### What the task requires
Each line in the data holding "analog" should be listed.

[Saved entries]
§

### src/core/cb_regs.sv
// control, mode and input-select registers of the second analog comparator
`timescale 1ns/1ns
`default_nettype none
module cb_regs (
  input  wire logic       i_mclk,
  input  wire logic       i_reset,
  input  wire logic [7:0] i_sfr_addr,
  input  wire logic       i_sfr_wr,
  input  wire logic [7:0] i_sfr_wdata,
  input  wire logic       i_sfr_rd,
  output logic      [7:0] o_sfr_rdata,
  input  wire logic       i_pkg48,
  input  wire logic       i_cmp_out,
  output logic            o_cmp_b_enable,
  output logic      [1:0] o_pos_hyst_sel,
  output logic      [1:0] o_neg_hyst_sel,
  output logic      [2:0] o_inverting_pin_sel,
  output logic      [2:0] o_noninverting_pin_sel,
  output logic      [5:0] o_inverting_pin,
  output logic            o_inverting_pin_valid,
  output logic      [5:0] o_noninverting_pin,
  output logic            o_noninverting_pin_valid,
  output logic      [1:0] o_response_mode_sel,
  output logic            o_cmp_irq
);

  logic       wr_ctl;
  logic       wr_mode;
  logic       wr_sel;
  logic       cmp_sync;
  logic       cmp_prev_ff;
  logic       rise_edge;
  logic       fall_edge;
  logic       cmp_b_enable_ff;
  logic [1:0] pos_hyst_sel_ff;
  logic [1:0] neg_hyst_sel_ff;
  logic       rise_edge_flag_ff;
  logic       fall_edge_flag_ff;
  logic       nxt_rise_flag;
  logic       nxt_fall_flag;
  logic [7:0] cmp_b_input_select_reg_ff;
  logic [7:0] cmp_b_mode_reg_ff;
  logic [7:0] cmp_b_control_reg;
  logic [7:0] rdata_ff;
  logic [7:0] nxt_rdata;

  assign wr_ctl  = i_sfr_wr && (i_sfr_addr == cb_pkg::ADDR_CONTROL);
  assign wr_mode = i_sfr_wr && (i_sfr_addr == cb_pkg::ADDR_MODE);
  assign wr_sel  = i_sfr_wr && (i_sfr_addr == cb_pkg::ADDR_INPUT_SEL);

  cb_sync u_sync (
    .i_mclk  (i_mclk),
    .i_reset (i_reset),
    .i_async (i_cmp_out),
    .o_sync  (cmp_sync)
  );

  always_ff @(posedge i_mclk) begin
    if (i_reset) begin
      cmp_prev_ff <= 1'b0;
    end else begin
      cmp_prev_ff <= cmp_sync;
    end
  end

  // a disabled comparator's output is meaningless, so its edges are not flagged
  assign rise_edge = cmp_b_enable_ff && cmp_sync && !cmp_prev_ff;
  assign fall_edge = cmp_b_enable_ff && !cmp_sync && cmp_prev_ff;

  always_ff @(posedge i_mclk) begin
    if (i_reset) begin
      cmp_b_enable_ff <= cb_pkg::RST_CONTROL[cb_pkg::CTL_ENABLE_BIT];
      pos_hyst_sel_ff <= cb_pkg::RST_CONTROL[cb_pkg::CTL_POS_HYST_LSB +: cb_pkg::HYST_W];
      neg_hyst_sel_ff <= cb_pkg::RST_CONTROL[cb_pkg::CTL_NEG_HYST_LSB +: cb_pkg::HYST_W];
    end else if (wr_ctl) begin
      cmp_b_enable_ff <= i_sfr_wdata[cb_pkg::CTL_ENABLE_BIT];
      pos_hyst_sel_ff <= i_sfr_wdata[cb_pkg::CTL_POS_HYST_LSB +: cb_pkg::HYST_W];
      neg_hyst_sel_ff <= i_sfr_wdata[cb_pkg::CTL_NEG_HYST_LSB +: cb_pkg::HYST_W];
    end
  end

  // hardware edge wins over a same-cycle software write
  always_comb begin
    nxt_rise_flag = rise_edge_flag_ff;
    nxt_fall_flag = fall_edge_flag_ff;
    if (wr_ctl) begin
      nxt_rise_flag = i_sfr_wdata[cb_pkg::CTL_RISE_FLAG_BIT];
      nxt_fall_flag = i_sfr_wdata[cb_pkg::CTL_FALL_FLAG_BIT];
    end
    if (rise_edge) begin
      nxt_rise_flag = 1'b1;
    end
    if (fall_edge) begin
      nxt_fall_flag = 1'b1;
    end
  end

  always_ff @(posedge i_mclk) begin
    if (i_reset) begin
      rise_edge_flag_ff <= cb_pkg::RST_CONTROL[cb_pkg::CTL_RISE_FLAG_BIT];
      fall_edge_flag_ff <= cb_pkg::RST_CONTROL[cb_pkg::CTL_FALL_FLAG_BIT];
    end else begin
      rise_edge_flag_ff <= nxt_rise_flag;
      fall_edge_flag_ff <= nxt_fall_flag;
    end
  end

  always_ff @(posedge i_mclk) begin
    if (i_reset) begin
      cmp_b_input_select_reg_ff <= cb_pkg::RST_INPUT_SEL;
    end else if (wr_sel) begin
      cmp_b_input_select_reg_ff <= i_sfr_wdata & cb_pkg::MASK_INPUT_SEL;
    end
  end

  always_ff @(posedge i_mclk) begin
    if (i_reset) begin
      cmp_b_mode_reg_ff <= cb_pkg::RST_MODE;
    end else if (wr_mode) begin
      cmp_b_mode_reg_ff <= i_sfr_wdata & cb_pkg::MASK_MODE;
    end
  end

  cb_pin_decode #(
    .IS_NEG (1'b1)
  ) u_neg_decode (
    .i_mclk      (i_mclk),
    .i_reset     (i_reset),
    .i_pkg48     (i_pkg48),
    .i_code      (cmp_b_input_select_reg_ff[cb_pkg::SEL_NEG_LSB +: cb_pkg::SEL_W]),
    .o_pin       (o_inverting_pin),
    .o_pin_valid (o_inverting_pin_valid)
  );

  cb_pin_decode #(
    .IS_NEG (1'b0)
  ) u_pos_decode (
    .i_mclk      (i_mclk),
    .i_reset     (i_reset),
    .i_pkg48     (i_pkg48),
    .i_code      (cmp_b_input_select_reg_ff[cb_pkg::SEL_POS_LSB +: cb_pkg::SEL_W]),
    .o_pin       (o_noninverting_pin),
    .o_pin_valid (o_noninverting_pin_valid)
  );

  // result bit is the synchronised output, read-only
  always_comb begin
    cmp_b_control_reg = 8'h00;
    cmp_b_control_reg[cb_pkg::CTL_ENABLE_BIT] = cmp_b_enable_ff;
    cmp_b_control_reg[cb_pkg::CTL_RESULT_BIT] = cmp_sync;
    cmp_b_control_reg[cb_pkg::CTL_RISE_FLAG_BIT] = rise_edge_flag_ff;
    cmp_b_control_reg[cb_pkg::CTL_FALL_FLAG_BIT] = fall_edge_flag_ff;
    cmp_b_control_reg[cb_pkg::CTL_POS_HYST_LSB +: cb_pkg::HYST_W] = pos_hyst_sel_ff;
    cmp_b_control_reg[cb_pkg::CTL_NEG_HYST_LSB +: cb_pkg::HYST_W] = neg_hyst_sel_ff;
  end

  // unmapped addresses read zero
  always_comb begin
    unique case (i_sfr_addr)
      cb_pkg::ADDR_CONTROL:   nxt_rdata = cmp_b_control_reg;
      cb_pkg::ADDR_MODE:      nxt_rdata = cmp_b_mode_reg_ff;
      cb_pkg::ADDR_INPUT_SEL: nxt_rdata = cmp_b_input_select_reg_ff;
      default:                nxt_rdata = 8'h00;
    endcase
  end

  // read data held until the next read
  always_ff @(posedge i_mclk) begin
    if (i_reset) begin
      rdata_ff <= 8'h00;
    end else if (i_sfr_rd) begin
      rdata_ff <= nxt_rdata;
    end
  end

  assign o_sfr_rdata            = rdata_ff;
  assign o_cmp_b_enable         = cmp_b_enable_ff;
  assign o_pos_hyst_sel         = pos_hyst_sel_ff;
  assign o_neg_hyst_sel         = neg_hyst_sel_ff;
  assign o_inverting_pin_sel    = cmp_b_input_select_reg_ff[cb_pkg::SEL_NEG_LSB +: cb_pkg::SEL_W];
  assign o_noninverting_pin_sel = cmp_b_input_select_reg_ff[cb_pkg::SEL_POS_LSB +: cb_pkg::SEL_W];
  assign o_response_mode_sel    = cmp_b_mode_reg_ff[cb_pkg::MODE_RESP_LSB +: cb_pkg::RESP_W];
  assign o_cmp_irq = (rise_edge_flag_ff && cmp_b_mode_reg_ff[cb_pkg::MODE_RISE_IE_BIT])
                  || (fall_edge_flag_ff && cmp_b_mode_reg_ff[cb_pkg::MODE_FALL_IE_BIT]);

endmodule
`default_nettype wire

### src/core/cb_sync.sv
// two-flop synchroniser for the comparator's analog output
`timescale 1ns/1ns
`default_nettype none
module cb_sync (
  input  wire logic i_mclk,
  input  wire logic i_reset,
  input  wire logic i_async,
  output logic      o_sync
);
  logic meta_ff;
  logic sync_ff;

  // first stage feeds only the second stage
  always_ff @(posedge i_mclk) begin
    if (i_reset) begin
      meta_ff <= 1'b0;
      sync_ff <= 1'b0;
    end else begin
      meta_ff <= i_async;
      sync_ff <= meta_ff;
    end
  end

  assign o_sync = sync_ff;
endmodule
`default_nettype wire

### src/core/cb_pin_decode.sv
// registered decode of an input-select code to a port pin number
`timescale 1ns/1ns
`default_nettype none
module cb_pin_decode #(
  parameter bit IS_NEG = 1'b0
) (
  input  wire logic       i_mclk,
  input  wire logic       i_reset,
  input  wire logic       i_pkg48,
  input  wire logic [2:0] i_code,
  output logic      [5:0] o_pin,
  output logic            o_pin_valid
);
  logic [5:0] pin_ff;
  logic       valid_ff;

  always_ff @(posedge i_mclk) begin
    if (i_reset) begin
      pin_ff   <= 6'h00;
      valid_ff <= 1'b0;
    end else begin
      pin_ff   <= cb_pkg::cb_pin_map(IS_NEG, i_pkg48, i_code);
      // codes above the table route no pin
      valid_ff <= (i_code <= cb_pkg::SEL_MAX_CODE);
    end
  end

  assign o_pin       = pin_ff;
  assign o_pin_valid = valid_ff;
endmodule
`default_nettype wire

§

### Exercise result
// control, mode and input-select registers of the second analog comparator
// two-flop synchroniser for the comparator's analog output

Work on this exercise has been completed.